3.4. Association between Gut Microbial Signature and Vascular Inflammation
The time-dependent association between gut microbes (genera) and monocyte binding to vasculature was assessed using the data from 4-week (C4, D4, D4B3), 8-week (C8, D8, D8B3), and 12-week (C12, D12, D12B3) cohorts. Several genera were positively or negatively associated with monocyte binding to the vasculature depending on the duration of the treatment (Figure 6A). We also identified the association between the specific genera and indices of vascular inflammation (monocyte binding to the vasculature and expression of inflammatory molecules such as MCP1, IL8, ICAM1, VCAM1, and E-SEL) in the 12-week cohort using the data from C12, D12, and D12B3 mice. Many of the genera positively associated with the inflammatory markers were also positively associated with monocyte binding to the vasculature (Figure 6B). Similarly, many of the genera negatively associated with the inflammatory markers were also negatively associated with monocyte binding to the vasculature (Figure 6B).
4. Discussion
Emerging evidence from epidemiological, clinal, and preclinical studies indicates the vascular beneficial effects of consuming blueberries. However, dietary blueberries’ dose- and time-dependent effects on diabetic vasculature and their association with gut microbes are unknown. In the present study, we determined whether the effect of dietary blueberries on diabetic vasculature is dose/time-dependent and identified whether these effects are associated with specific gut microbes. First, dietary supplementation of blueberries for 4, 8, or 12 weeks suppressed vascular inflammation in diabetic mice at a dosage equivalent to the human consumption of 1.5 cups of fresh blueberries. This effect was not secondary to an improvement in the metabolic milieu, suggesting the direct effect of blueberry bioactives on diabetic vasculature. Second, dietary blueberries ameliorated diabetes-induced gut dysbiosis that depended on the dose and duration of the treatment. Third, opportunistic microbes were positively associated, whereas commensal microbes were negatively associated with indices of vascular inflammation. Finally, dietary blueberries reduced the opportunistic microbe Desulfovibrio that was positively associated with vascular inflammation, and increased the commensal microbe Akkermansia that was negatively associated with vascular inflammation.

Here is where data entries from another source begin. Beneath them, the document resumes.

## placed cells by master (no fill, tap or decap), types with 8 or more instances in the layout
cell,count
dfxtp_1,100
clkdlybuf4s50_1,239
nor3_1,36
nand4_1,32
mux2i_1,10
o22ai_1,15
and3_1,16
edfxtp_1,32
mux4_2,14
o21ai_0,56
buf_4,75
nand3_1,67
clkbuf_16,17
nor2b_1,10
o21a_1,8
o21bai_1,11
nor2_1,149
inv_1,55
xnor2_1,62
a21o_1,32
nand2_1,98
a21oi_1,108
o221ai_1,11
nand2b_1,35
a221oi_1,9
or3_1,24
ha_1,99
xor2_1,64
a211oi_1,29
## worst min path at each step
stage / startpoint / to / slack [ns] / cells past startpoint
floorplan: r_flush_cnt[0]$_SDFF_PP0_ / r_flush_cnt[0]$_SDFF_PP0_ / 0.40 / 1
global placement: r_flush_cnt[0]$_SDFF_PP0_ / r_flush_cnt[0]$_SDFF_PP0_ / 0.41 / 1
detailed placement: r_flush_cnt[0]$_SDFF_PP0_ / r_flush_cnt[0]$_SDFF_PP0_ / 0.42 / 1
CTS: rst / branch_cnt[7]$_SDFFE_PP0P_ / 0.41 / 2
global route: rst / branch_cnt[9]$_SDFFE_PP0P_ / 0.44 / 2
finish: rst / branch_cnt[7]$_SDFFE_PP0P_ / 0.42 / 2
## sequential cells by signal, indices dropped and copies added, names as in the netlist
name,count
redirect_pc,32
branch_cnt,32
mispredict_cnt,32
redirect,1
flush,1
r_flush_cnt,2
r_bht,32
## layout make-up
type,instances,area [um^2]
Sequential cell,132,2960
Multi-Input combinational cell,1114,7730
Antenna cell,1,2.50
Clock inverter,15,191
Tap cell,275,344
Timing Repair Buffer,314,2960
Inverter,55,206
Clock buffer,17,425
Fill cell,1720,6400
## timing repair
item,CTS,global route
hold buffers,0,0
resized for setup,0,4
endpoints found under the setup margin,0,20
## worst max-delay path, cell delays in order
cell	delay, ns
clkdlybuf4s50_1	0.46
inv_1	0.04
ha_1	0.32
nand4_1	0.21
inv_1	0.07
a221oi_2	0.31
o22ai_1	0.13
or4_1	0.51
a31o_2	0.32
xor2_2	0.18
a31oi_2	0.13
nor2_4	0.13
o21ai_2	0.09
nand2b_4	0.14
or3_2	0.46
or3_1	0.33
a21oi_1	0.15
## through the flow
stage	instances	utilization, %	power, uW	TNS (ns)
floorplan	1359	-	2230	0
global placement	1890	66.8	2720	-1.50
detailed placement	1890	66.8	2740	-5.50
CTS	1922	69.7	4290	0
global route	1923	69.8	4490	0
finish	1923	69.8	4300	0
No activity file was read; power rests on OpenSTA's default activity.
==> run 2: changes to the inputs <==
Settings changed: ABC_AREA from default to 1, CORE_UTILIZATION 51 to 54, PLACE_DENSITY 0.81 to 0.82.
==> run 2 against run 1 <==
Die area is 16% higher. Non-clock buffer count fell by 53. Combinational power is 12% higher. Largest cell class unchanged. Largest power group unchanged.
File: src/rtl/fifo_rd_ctrl.sv
// Read-side controller for a flagless syn_fifo: shadows occupancy from the writer's
// we, strobes re, captures the registered read data and hands it to a skid buffer.
//
// state | meaning
// IDLE  | no read in flight; waiting for data and a free buffer slot
// REQ   | re driven (held off while the writer owns the port)
// CAP   | syn_fifo read_data valid; pushed into the output buffer at the edge
module fifo_rd_ctrl
    import fifo_pkg::*;
#(
    parameter int pointer_size = FIFO_PTR_W,
    parameter int depth        = FIFO_DEPTH,
    parameter int width        = FIFO_WIDTH
) (
    input  logic                  clk,
    input  logic                  rst,
    input  logic                  we_mon,
    output logic                  re,
    input  logic [width-1:0]      fifo_data,
    output logic [width-1:0]      out_data,
    output logic                  out_valid,
    input  logic                  out_ready,
    output logic [pointer_size:0] count,
    output logic                  overflow
);

    localparam logic [pointer_size:0] DEPTH_C = (pointer_size + 1)'(depth);

    state_t                state_q, state_d;
    logic [pointer_size:0] count_q, count_d;
    logic                  overflow_q, overflow_d;
    logic [1:0]            buf_count;
    logic                  in_flight;
    logic                  slot_ok;
    logic                  inc;

    // A word already requested or being captured reserves a buffer slot.
    assign in_flight = (state_q == REQ) || (state_q == CAP);
    assign slot_ok   = ({1'b0, buf_count} + {2'b00, in_flight}) < 3'd2;

    always_ff @(posedge clk) begin
        if (rst) begin
            state_q <= IDLE;
        end else begin
            state_q <= state_d;
        end
    end

    always_comb begin
        state_d = state_q;
        case (state_q)
            IDLE: if ((count_q != '0) && slot_ok) state_d = REQ;
            REQ:  if (!we_mon) state_d = CAP;
            CAP:  state_d = ((count_q != '0) && slot_ok) ? REQ : IDLE;
            default: state_d = IDLE;
        endcase
    end

    // syn_fifo drops re whenever we is high, so never present both.
    always_comb begin
        re = (state_q == REQ) && !we_mon;
    end

    assign inc = we_mon && (count_q != DEPTH_C);

    always_comb begin
        count_d    = count_q;
        overflow_d = overflow_q | (we_mon && (count_q == DEPTH_C));
        if (inc) begin
            count_d = count_q + 1'b1;
        end else if (re) begin
            count_d = count_q - 1'b1;
        end
    end

    always_ff @(posedge clk) begin
        if (rst) begin
            count_q    <= '0;
            overflow_q <= 1'b0;
        end else begin
            count_q    <= count_d;
            overflow_q <= overflow_d;
        end
    end

    out_skid_buf #(
        .width(width)
    ) u_out_buf (
        .clk        (clk),
        .rst        (rst),
        .push_i     (state_q == CAP),
        .push_data_i(fifo_data),
        .pop_ready_i(out_ready),
        .pop_valid_o(out_valid),
        .pop_data_o (out_data),
        .buf_count_o(buf_count)
    );

    assign count    = count_q;
    assign overflow = overflow_q;

endmodule
### config.mk
export PLATFORM = sky130hd
export DESIGN_NAME = multi_cycle_subtractor
export DESIGN_NICKNAME = d
export VERILOG_FILES = /design/src/rtl/multi_cycle_subtractor.sv
export SDC_FILE = /design/constraint.sdc
export NUM_CORES = 1
export LEC_CHECK = 0
export CORE_ASPECT_RATIO = 0.9
export CORE_MARGIN = 2
export CORE_UTILIZATION = 40
export DETAILED_ROUTE_END_ITERATION = 10
export HOLD_SLACK_MARGIN = 0.05
export PLACE_DENSITY = 0.71
export SLEW_MARGIN = 25
export SYNTH_ARGS = -nofsm -noshare
export SYNTH_HDL_FRONTEND = slang
export SYNTH_SLANG_ARGS = --single-unit
export TNS_END_PERCENT = 10
### constraint.sdc
create_clock -name Clk -period 4.53 [get_ports Clk]
set_input_delay 0.6795 -clock Clk [delete_from_list [all_inputs] [get_ports Clk]]
set_output_delay 0.6795 -clock Clk [all_outputs]
set_load 0.02 [all_outputs]
### src/rtl/multi_cycle_subtractor.sv
// multi_cycle_subtractor
//
// Computes Diff = A - B - Bin over a WIDTH-bit operand, CHUNK bits per clock.
// The borrow between chunks lives in a register, so the critical path is one
// CHUNK-bit ripple instead of the full WIDTH.
//
// Ports:
//   Clk     rising-edge clock
//   Reset   asynchronous, active-high reset
//   Start   request, accepted only while Busy=0
//   A, B    minuend / subtrahend (WIDTH bits), latched on accept
//   Bin     borrow-in to bit 0, latched on accept
//   Enable  latched on accept; 0 reports Diff as zero
//   Busy    high while an operation is in progress
//   Valid   one-cycle pulse when Diff/Bout/Zero update
//   Diff    registered result
//   Bout    registered borrow-out of the MSB
//   Zero    high when the reported Diff is all zeros
//
// Optional feature: define SUB_SATURATE_EN to clamp Diff to zero when the
// final borrow is set (Enable=1 only). Bout still reports the true borrow.

module multi_cycle_subtractor #(
  parameter int unsigned WIDTH = 16,
  parameter int unsigned CHUNK = 4
) (
  input  logic             Clk,
  input  logic             Reset,
  input  logic             Start,
  input  logic [WIDTH-1:0] A,
  input  logic [WIDTH-1:0] B,
  input  logic             Bin,
  input  logic             Enable,
  output logic             Busy,
  output logic             Valid,
  output logic [WIDTH-1:0] Diff,
  output logic             Bout,
  output logic             Zero
);

  localparam int unsigned N    = WIDTH / CHUNK;
  localparam int unsigned IdxW = (N > 1) ? $clog2(N) : 1;

  typedef enum logic [0:0] {StIdle, StBusy} state_e;

  state_e state_q, state_d;

  logic [WIDTH-1:0] a_q, b_q, part_q;
  logic             en_q, borrow_q;
  logic [IdxW-1:0]  idx_q;
  logic [WIDTH-1:0] diff_q;
  logic             bout_q, zero_q, valid_q;

  logic             accept, last;
  logic [CHUNK-1:0] a_chunk, b_chunk, d_chunk;
  logic [CHUNK:0]   bw;
  logic [WIDTH-1:0] part_next, rep;
  int unsigned      base;

  // State register
  always_ff @(posedge Clk or posedge Reset) begin
    if (Reset) begin
      state_q <= StIdle;
    end else begin
      state_q <= state_d;
    end
  end

  // Next-state logic
  always_comb begin
    state_d = state_q;
    unique case (state_q)
      StIdle:  if (Start) state_d = StBusy;
      StBusy:  if (last)  state_d = StIdle;
      default: state_d = StIdle;
    endcase
  end

  // Output / control decode
  always_comb begin
    Busy   = (state_q == StBusy);
    accept = (state_q == StIdle) && Start;
    last   = (state_q == StBusy) && (idx_q == IdxW'(N - 1));
    Valid  = valid_q;
    Diff   = diff_q;
    Bout   = bout_q;
    Zero   = zero_q;
  end

  // One chunk of ripple subtraction seeded by the borrow register
  always_comb begin
    base    = 32'(idx_q) * CHUNK;
    a_chunk = a_q[base +: CHUNK];
    b_chunk = b_q[base +: CHUNK];
    bw      = '0;
    d_chunk = '0;
    bw[0]   = borrow_q;
    for (int k = 0; k < CHUNK; k++) begin
      d_chunk[k] = a_chunk[k] ^ b_chunk[k] ^ bw[k];
      bw[k+1]    = (~a_chunk[k] & b_chunk[k]) | (~(a_chunk[k] ^ b_chunk[k]) & bw[k]);
    end
    part_next = part_q;
    part_next[base +: CHUNK] = d_chunk;
`ifdef SUB_SATURATE_EN
    rep = (!en_q || bw[CHUNK]) ? '0 : part_next;
`else
    rep = en_q ? part_next : '0;
`endif
  end

  // Datapath registers
  always_ff @(posedge Clk or posedge Reset) begin
    if (Reset) begin
      a_q      <= '0;
      b_q      <= '0;
      part_q   <= '0;
      en_q     <= 1'b0;
      borrow_q <= 1'b0;
      idx_q    <= '0;
      diff_q   <= '0;
      bout_q   <= 1'b0;
      zero_q   <= 1'b0;
      valid_q  <= 1'b0;
    end else begin
      valid_q <= 1'b0;
      if (accept) begin
        a_q      <= A;
        b_q      <= B;
        en_q     <= Enable;
        borrow_q <= Bin;
        idx_q    <= '0;
      end else if (state_q == StBusy) begin
        part_q   <= part_next;
        borrow_q <= bw[CHUNK];
        if (last) begin
          idx_q   <= '0;
          diff_q  <= rep;
          bout_q  <= bw[CHUNK];
          zero_q  <= (rep == '0);
          valid_q <= 1'b1;
        end else begin
          idx_q <= idx_q + 1'b1;
        end
      end
    end
  end

endmodule

==> results of run 1 <==
[power by group]
group	switching [mW]	leakage, nW	internal [mW]	total (mW)
Sequential	0.208	0.836	0.891	1.10
Clock	0.218	0.0824	0.212	0.430
Combinational	0.908	0.746	0.793	1.70
Total	1.33	1.66	1.90	3.23
[routing by layer]
layer | up-vias | global-route usage, % | wire length, µm
li1 | 1058 | - | -
met1 | 1099 | 22.30 | 3053
met2 | 70 | 24.86 | 3047
met3 | 7 | 4.066 | 408
met4 | 0 | 6.227 | 76
met5 | - | 0 | 0
[state kept, by name (all words and copies together) (netlist names)]
signal	cells
Bout	1
Busy	1
Diff	16
Valid	1
Zero	1
a_q	16
b_q	16
borrow_q	1
en_q	1
idx_q	2
part_q	12
[cell usage after synthesis (all sizes together)]
library cell	number	area [µm²]
dfrtp	68	1702
mux2	35	394.1
nand2	32	122.6
o21ai	20	100.1
nor2b	15	93.84
nor2	14	52.55
a31oi	11	68.82
inv	11	41.29
a21oi	10	50.05
buf	10	68.82
mux4	8	180.2
clkbuf	7	27.52
ha	5	62.56
fa	4	80.08
o31ai	4	30.03
mux2i	3	30.03
a211o	2	17.52
nand2b	2	12.51
nand3b	2	15.01
nor3b	2	15.01
and2	1	6.260
nand3	1	5.000
nand4bb	1	11.26
nor4	1	6.260
o221ai	1	8.760
o41ai	1	8.760
or3	1	6.260
or3b	1	8.760
[worst max-delay path: cells and delay by family, from the launching register on]
kind / cells / cell delay (ns)
buffers and inverters: 3 / 0.22
muxes: 1 / 0.38
AOI/OAI and AO/OA: 3 / 0.52
DFF: 1 / 0.64
adders and majority gates: 4 / 1.38
and+or+nand+nor: 1 / 0.17
[through the flow]
step	utilization, %	cells	hold WS, ns
2_1_floorplan	-	273	0.4632
4_1_cts	50.42	430	0.4844
5_1_grt	50.42	430	0.5175
6_report	50.42	430	0.4770
3_5_place_dp	48.28	414	0.4692
3_3_place_gp	48.28	414	0.4611
[cells by family after synthesis]
logic type	after synthesis	share of synthesized area, %
AND/OR/NAND/NOR	73	11.02
flip-flops	68	52.75
AO/OA/AOI/OAI	49	8.806
multiplexers	46	18.74
buffers and inverters	28	4.267
adder cells (fa/ha/maj)	9	4.422
[placed cells by master, fill, tap and decap left out, drive strengths merged, types with 8 or more instances in the layout]
cell	Yosys	routed
a21oi	10	10
a31oi	11	11
clkbuf	7	12
clkdlybuf4s50	0	56
dfrtp	68	68
inv	11	11
mux2	35	35
mux4	8	8
nand2	32	32
nor2	14	14
nor2b	15	15
o21ai	20	20
[cell type report]
type	instances	area, µm²
fill	731	3943
sequential	68	1702
multi-input combinational	177	1389
timing repair buffer	59	583.1
clock buffer	12	145.1
tap	99	123.9
inverter	11	41.29
clock inverter	4	25.02
[final timing paths]
| kind | from | end | slack [ns] | cells after the start |
|---|---|---|---|---|
| max | idx_q[1]$_DFFE_PP0P_ | Zero$_DFFE_PP0P_ | 1.10 | 12 |
| min | Diff[13]$_DFFE_PP0P_ | Diff[13]$_DFFE_PP0P_ | 0.48 | 2 |
| max reg2reg | idx_q[1]$_DFFE_PP0P_ | Zero$_DFFE_PP0P_ | 1.10 | 12 |
| min reg2reg | Diff[13]$_DFFE_PP0P_ | Diff[13]$_DFFE_PP0P_ | 0.48 | 2 |
| max in group asynchronous | Reset | Valid$_DFF_PP0_ | 2.82 | 3 |
| min in group asynchronous | Reset | a_q[7]$_DFFE_PP0P_ | 0.84 | 2 |
==> summary.md, run 1 <==
| Metric | Value |
|---|---|
| Worst min-delay path class | `reg2reg` |
| Total wire length | `6586 µm` |
| Layout cells sized above 1 | `between 10% and 20%` |
| Power Total | `between 3 and 4 mW` |
| CP Data Arrival Time | `approximately 3.7 ns` |
| Layout area overhead | `24.28%` |
| DRT Pass-1 Iters | `5` |
| Fmax | `roughly 290 MHz` |
| Ys Warns | `0` |
| Post-synthesis sequential area ratio | `between 50% and 60%` |
| Clock Tree Root | `clkbuf_8` |
| Vias/cell | `just over 5` |
| Slew HR | `between 40% and 50%` |
| Initial antenna violation count | `0` |
| Number of hold violations in the final report | `0` |
| Nets@finish | `~370` |
| DR iter-0 viols | `101` |
| I/O pin cnt | `57` |
| Min Clock Period, post-route | `approximately 3.4 ns` |
| First-pass GRT wire length | `10980 µm` |
| Setup CP Type | `reg2reg` |
| Die H | `roughly 89 µm` |
| Largest net degree at the start of global routing | `43` |
| Total core area | `approximately 8000 µm²` |
| Outcome | `complete, no violations` |
| Slowest cell on the critical path | `dfrtp_1` |
| Setup_tns | `0 ns` |
| Post-route cell area | `around 4000 µm²` |
| Setup WS post-layout | `1.101 ns` |
| VDD IR max | `just under 0.4 mV` |
| Clock skew | `approximately 0.01 ns` |
| Hold Buf Count CTS | `0` |
| #FFs+latches synth | `68` |
| DR DRC count | `0` |
| Initial Utilization | `approximately two fifths` |
| Vias in the first global route | `between 2000 and 2500` |
| CTS tree | `yes` |
| Worst EP required | `about 4.8 ns` |
| Die Area | `8799 µm²` |
| Buffers on Ports | `56` |
| ANT nets after route | `0` |
| Final HPWL from detailed placement | `4778 µm` |
| Via count | `2234` |
| CP peak stage delay | `about 0.64 ns` |
| CP endpoint kind | `register` |
| Area of placed instances | `between 3000 and 4000 µm²` |
| Routed wire length per instance | `approximately 15 µm` |
| Final setup violating endpoints | `0` |
| Cell area power density | `805.7 nW/µm²` |
| Max-cap violation count | `0` |
| Max Fanout on Critical Path | `11` |
| Total congestion overflow | `0` |
| Count of pins over their slew limit | `0` |
| Mean Syn Cell Area | `11.82 µm²` |
| Ant diodes | `0` |
| Crit-path cells | `mux4_2, inv_1, fa_1, inv_1, fa_1, fa_1, inv_1, fa_1, nor2b_1, a211o_1, a21oi_1, o31ai_1` |
| Cell Area, Synth | `approximately 3200 µm²` |
| P_leak | `approximately 1.7 nW` |
| Crit start category | `register` |
| Gr usage total | `approximately 16%` |
| Clock sinks | `between 60 and 70` |
| Mapped Cells | `between 200 and 300` |
| Row count | `31` |
| Period utilization | `between 70% and 80%` |
| Max clock buf depth | `2` |
| Post-CTS resize count | `0` |
| Worst-Skew Late Latency | `around 0.34 ns` |
| Post-Place Worst Slack | `about 1.1 ns` |
| H-tree Lvls | `3` |
| Clk slew on worst S/H paths | `around 0.070 ns` |
| Postcts setup bufs | `0` |
| Cell mode on critical path | `fa_1` |
| Syn nets | `about 320` |
| Library cells used by synthesis | `34` |
| GP Congestion | `a little over 0.9` |
| Die width | `around 99 µm` |
| RSZ-0062 raised after global routing | `false` |
| Clock buffer count from CTS | `9` |
| Slew @ Worst Pin | `roughly 0.84 ns` |
No activity file was read; power rests on OpenSTA's default activity.
==> inputs of run 2 (changes only) <==
==> constraint.sdc (replaced) <==
create_clock -name Clk -period 3.3 [get_ports Clk]
set_input_delay 0.495 -clock Clk [delete_from_list [all_inputs] [get_ports Clk]]
set_output_delay 0.495 -clock Clk [all_outputs]
set_load 0.02 [all_outputs]
==> summary.md, run 2 (synthesis results as in run 1) <==
| Metric | Value |
|---|---|
| Crit start category | `register` |
| Count of pins over their slew limit | `0` |
| DRT Pass-1 Iters | `4` |
| Min Clock Period, post-route | `3.174 ns` |
| CP endpoint kind | `register` |
| GP Congestion | `between 0.8 and 0.9` |
| Layout cells sized above 1 | `a little under a quarter` |
| Vias/cell | `~5.2` |
| Setup_tns | `0 ns` |
| Total congestion overflow | `0` |
| Die width | `between 90 and 100 µm` |
| Clock skew | `between 0.007 and 0.008 ns` |
| Slew @ Worst Pin | `about 0.81 ns` |
| Number of hold violations in the final report | `0` |
| Crit-path cells | `mux4_2, fa_1, inv_1, fa_2, fa_2, inv_1, fa_1, nor2b_4, a31oi_1, a211o_1, o31ai_1` |
| Vias in the first global route | `2302` |
| Max-cap violation count | `0` |
| CP peak stage delay | `around 0.53 ns` |
| Final HPWL from detailed placement | `5093 µm` |
| Cell area power density | `about 1200 nW/µm²` |
| Hold Buf Count CTS | `0` |
| Commonest cells after routing, fill and taps aside | `dfrtp_1 (67), clkdlybuf4s50_1 (56), mux2_2 (35)` |
| Flop2flop setup slack | `0.13 ns` |
| Clock Tree Root | `clkbuf_8` |
| DR iter-0 viols | `between 60 and 70` |
| Row count | `31` |
| Total wire length | `6824 µm` |
| Worst min-delay path class | `in2async` |
| Gr usage total | `roughly 17%` |
| ANT nets after route | `0` |
| Buffers on Ports | `56` |
| Layout area overhead | `26.65%` |
| Placed cells | `~420` |
| VDD IR max | `around 0.57 mV` |
| Worst-Skew Late Latency | `0.35 ns` |
| First-pass GRT wire length | `around 12000 µm` |
| Final setup violating endpoints | `0` |
| CP Data Arrival Time | `3.43 ns` |
| H-tree Lvls | `3` |
| Via count | `roughly 2300` |
| Outcome | `complete, no violations` |
| Fillers | `700` |
| Area taken by multi-input logic gates | `approximately 1400 µm²` |
| Clock sinks | `roughly 70` |
| Seq. cell area | `1703 µm²` |
| Worst Hold Slack | `0.4752 ns` |
| Clock buffer count from CTS | `9` |
| Crit path max-delay family | `adder cells` |
| I/O pin cnt | `57` |
| Fmax | `around 320 MHz` |
| Post-route insts no fill | `~430` |
| Clk slew on worst S/H paths | `about 0.080 ns` |
| DR DRC count | `0` |
| GR Util met3 | `between 7 and 8%` |
| Die H | `about 89 µm` |
| Worst EP required | `3.55 ns` |
| RSZ-0062 raised after global routing | `true` |
| Max Fanout on Critical Path | `4` |
| Final core occ | `51.38%` |
| Period utilization | `approximately 96%` |
| Slowest cell on the critical path | `mux4_2` |
| Die Area | `between 8000 and 9000 µm²` |
| Total core area | `7951 µm²` |
| P_leak | `1.701 nW` |
| M1 GR Usage | `between 20% and 30%` |
| CTS tree | `yes` |
| Initial Utilization | `40.57%` |
| Initial antenna violation count | `0` |
| Most common cell after layout, fill and taps aside | `dfrtp_1` |
| Power Total | `4.746 mW` |
| Routed wire length per instance | `15.72 µm` |
| Largest net degree at the start of global routing | `35` |
| Most used routing layer | `met2` |
| Slew HR | `between 40% and 50%` |
| Setup CP Type | `reg2reg` |
| Nets@finish | `around 380` |
| M2 GR Usage | `a little over a quarter` |
| Max clock buf depth | `2` |
| Ant diodes | `0` |
| Crit path buf inv count | `2` |
## run 2: changes by cell type in the layout (fill, tap and decap cells not counted), moves of 2 or more
cell      previous run  this run
fa_2                 0         2
buf_4                3         6
fa_1                 4         2
clkinv_4             0         2
## run 2: area by class of cell
class	instances	share of cell area (%)
timing repair buffer	63	15.10
inverter	11	1.011
clock buffer	10	3.124
clock inverter	6	1.593
multi-input combinational	177	34.46
sequential	68	41.68
tap	99	3.032
## run 2: path summary, 6_finish.rpt
check / startpoint / cells after the start / to
setup / recovery: idx_q[0]$_DFFE_PP0P_ / 11 / Zero$_DFFE_PP0P_
hold / removal: Reset / 2 / a_q[4]$_DFFE_PP0P_
setup reg to reg: idx_q[0]$_DFFE_PP0P_ / 11 / Zero$_DFFE_PP0P_
hold reg to reg: Diff[2]$_DFFE_PP0P_ / 2 / Diff[2]$_DFFE_PP0P_
max in group asynchronous: Reset / 3 / Diff[8]$_DFFE_PP0P_
min in group Clk: Diff[2]$_DFFE_PP0P_ / 2 / Diff[2]$_DFFE_PP0P_
## run 2: metrics by stage
step / cell area, µm² / setup WS, ns
after floorplan: 3244 / 0.002475
after global placement: 3880 / 0.1241
after detailed placement: 3880 / 0.07471
after CTS: 4073 / 0.06286
after global routing: 4085 / -0.03486
final: 4085 / 0.1262
## run 2: routing by layer
layer / share of wire, % / vias up / wire length (µm)
met3: 7.8 / 14 / 534
met1: 44 / 1086 / 3031
li1: - / 1075 / -
met5: 0 / - / 0
met2: 46 / 75 / 3123
met4: 2.0 / 0 / 134
## run 2: power by group
part | switching [mW] | internal (mW)
Clock | 0.316 | 0.349
Sequential | 0.277 | 1.22
Combinational | 1.34 | 1.24
## run 2: repair_timing
item | 4_1_cts | 5_1_grt
setup buffers | 0 | 0
hold endpoints to repair | 0 | 0
setup endpoints to repair | 0 | 6
gates resized for setup | 0 | 4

Monocyte binding to the inflammatory vasculature is a key initial event involved in atherosclerosis and is a potential target to prevent vascular disease [3]. Cardiovascular risk factors such as high glucose and dyslipidemia activate the vascular endothelium to secrete inflammatory chemokines (MCP1 and IL8) and adhesion molecules (ICAM1, VCAM1, and E-Selectin), which leads to monocyte binding to the vasculature and the subsequent vascular inflammation [3,13]. In the present study, blueberry supplementation at the nutritional dosage (equivalent to human consumption of ~1.5 cups of fresh blueberries) suppressed monocyte binding to the diabetic vasculature and reduced the mRNA expression of MCP1, IL8, and VCAM1. This is consistent with previous human studies supporting the vascular beneficial effects of dietary blueberries. Blueberry intake was shown to increase endothelium-dependent vessel relaxation in healthy humans in a dose-dependent manner [5]. In the present study, the metabolic parameters that were altered in diabetic mice were not improved with blueberry supplementation. We recently showed that blueberry metabolites suppress endothelium inflammation in endothelial cells isolated from individuals with type 2 diabetes and improve lipotoxicity-induced endothelial dysfunction [4,23]. Our previous and current data suggest that the observed vascular effects of blueberries could be mediated by the direct effect of their circulating metabolites on the vasculature.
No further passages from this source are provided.